It will become increasingly difficult to leave out Umesh Yadav when Virat Kohli and Ravi Shastri sit down to decide on the playing XI for the first Test in Australia later this year.
Over the last eight Tests in South Africa and England combined, Yadav has been the last pacer in the pecking order, behind Ishant Sharma, Mohammed Shami, Jasprit Bumrah and Bhuvneshwar Kumar. It meant he played only one of the eight Tests, despite having been their most preferred pace option in the previous two seasons. For some reason or the other, Yadav became a specialist at home and the last option in conditions which should ideally suit him.
His performance in the Windies series, where he bagged 10 wickets in the second Test in Hyderabad, was a cry for a bit more faith in him when India go to Australia. Bumrah, Ishant and Bhuvneshwar will return to the squad after their breaks, but as Kohli acknowledged after the game, Yadav too should be considered in the same league.
It required a 10-wicket haul to bring attention on him, but his rise should surprise no one. He is no longer the fast but erratic ball sprayer he was in the past; the Umesh post 2016 is fast and accurate.
Seven off Yadav's ten wickets in Hyderabad were bowled or leg before, showing his ability to be on target consistently. Not once did his pace dip too; He was consistently hovering around 90 miles per hour, while not compromising on pace.

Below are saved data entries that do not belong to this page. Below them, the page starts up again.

`config.mk`:
```
export PLATFORM = sky130hd
export DESIGN_NAME = preview_top
export DESIGN_NICKNAME = d
export VERILOG_FILES = /design/src/hw/cmd_pkg.sv /design/src/hw/stream_pkg.sv /design/src/hw/crop_window.sv /design/src/hw/frame_position_counter.sv /design/src/hw/frame_serializer.sv /design/src/hw/host_command_port.sv /design/src/hw/pixel_fifo.sv /design/src/hw/preview_top.sv
export VERILOG_INCLUDE_DIRS = /design/src /design/src/include
export SDC_FILE = /design/constraint.sdc
export NUM_CORES = 1
export LEC_CHECK = 0
export ABC_CLOCK_PERIOD_IN_PS = 5100
export BUFFER_PORTS_ARGS = -buffer_cell sky130_fd_sc_hd__clkbuf_2
export CAP_MARGIN = 10
export CORE_MARGIN = 5
export CORE_UTILIZATION = 45
export DETAILED_ROUTE_END_ITERATION = 12
export PLACE_DENSITY = 0.61
export SYNTH_ARGS = -nofsm -noshare
export SYNTH_HDL_FRONTEND = slang
export SYNTH_HIERARCHICAL = 1
export SYNTH_SLANG_ARGS = --single-unit
```
`constraint.sdc`:
```
create_clock -name core_clk -period 5.1 [get_ports core_clk]
set_input_delay 1.275 -clock core_clk [delete_from_list [all_inputs] [get_ports core_clk]]
set_output_delay 1.275 -clock core_clk [all_outputs]
set_load 0.01 [all_outputs]
```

The performance in Hyderabad was just a small sample of the changes in Yadav’s bowling over the last few years.
20 of Yadav's 23 games post 2016 have been in the sub-continent. Incredibly, he hasn’t broken down even once. Umesh played 17 of the 19 Tests – including 12 off the 13 games in the marathon home stretch - in Asia between September 2016 and end of 2017. In the same period, Shami played 11 Tests, Ishant played only seven, and Bhuvneshwar merely three.
Unlike in the past, India did not opt for rank-turners throughout that home season, which meant the pacers too had quite a bit to do. Since July 2016, Umesh bowled 601.5 overs in Test cricket alone. Add One-Day Internationals, Twenty20 Internationals and the IPL, and that number goes up to 845.4.
It’s this fitness level that will improve his chances in Australia, as the captain himself acknowledged.
"Four Tests in Australia can be brutal because the (Kookaburra) ball does not do much like in England. So you have to come in and run in all day and hit the right area with pace. But I think from that point of view, Umesh is right up there to be featuring in Australia," Kohli said after the series against Windies.
"Because he (Umesh) has got the pace, he has got the fitness levels to run in all day, picks up wickets at crucial times and he gets good bounce as well, so it's a great headache to have.
"Not many people realise but he is a very, very talented bowler. He can bowl you unplayable deliveries every now and then which we experience in the nets all the time. He will just bowl a ball which you feel you couldn't have done anything else except getting out. He is gaining more confidence about his own game.”
Yadav has also played more Tests in Australia than Bhuvneshwar, Shami and Bumrah combined. He has played seven Tests Down Under split across two tours, but apart from a five-wicket haul in Melbourne in Perth in 2012, he hasn’t done much of note.
In fact, his performances overseas in general has been poor, as the average and economy rate reflect.
However, 10 of these 16 matches abroad came before 2016. The bowler that he is now, this could well be Yadav’s best chance to improve his overseas record.
Whether he gets the chance or not remains to be seen, but it’s clear Yadav is not the kind to complain even if he doesn’t.
"Sometimes the team combination is such that you have to sit out," he had told ESPNcricinfo before the Windies series about his sporadic appearances overseas. "The selectors and our management committee also wouldn't want me to sit out. They know Umesh is bowling well, so they also feel bad telling me that I have to sit out. But if your team combination doesn't sit right, then it will be an even bigger problem. I can't complain. I have also got lots of chances, I've played lots of Tests continuously."
"It is difficult. You are sitting for five days, trying to read the game from outside, to be aware of what's happening. Nobody likes to sit out. You can't really do anything. Sometimes you feel like,'I would have got wickets if I was playing'."
“Sitting outside is more tiring than playing! So yes, it was disappointing for me that I got to play only one of the last eight away Tests, but I think there's nothing to be gained from harping on it. Now I need to focus on how to do better if I get a match, so that I get more chances in the future.”
Yadav has gone on to do just that. Over to Kohli and Shastri now.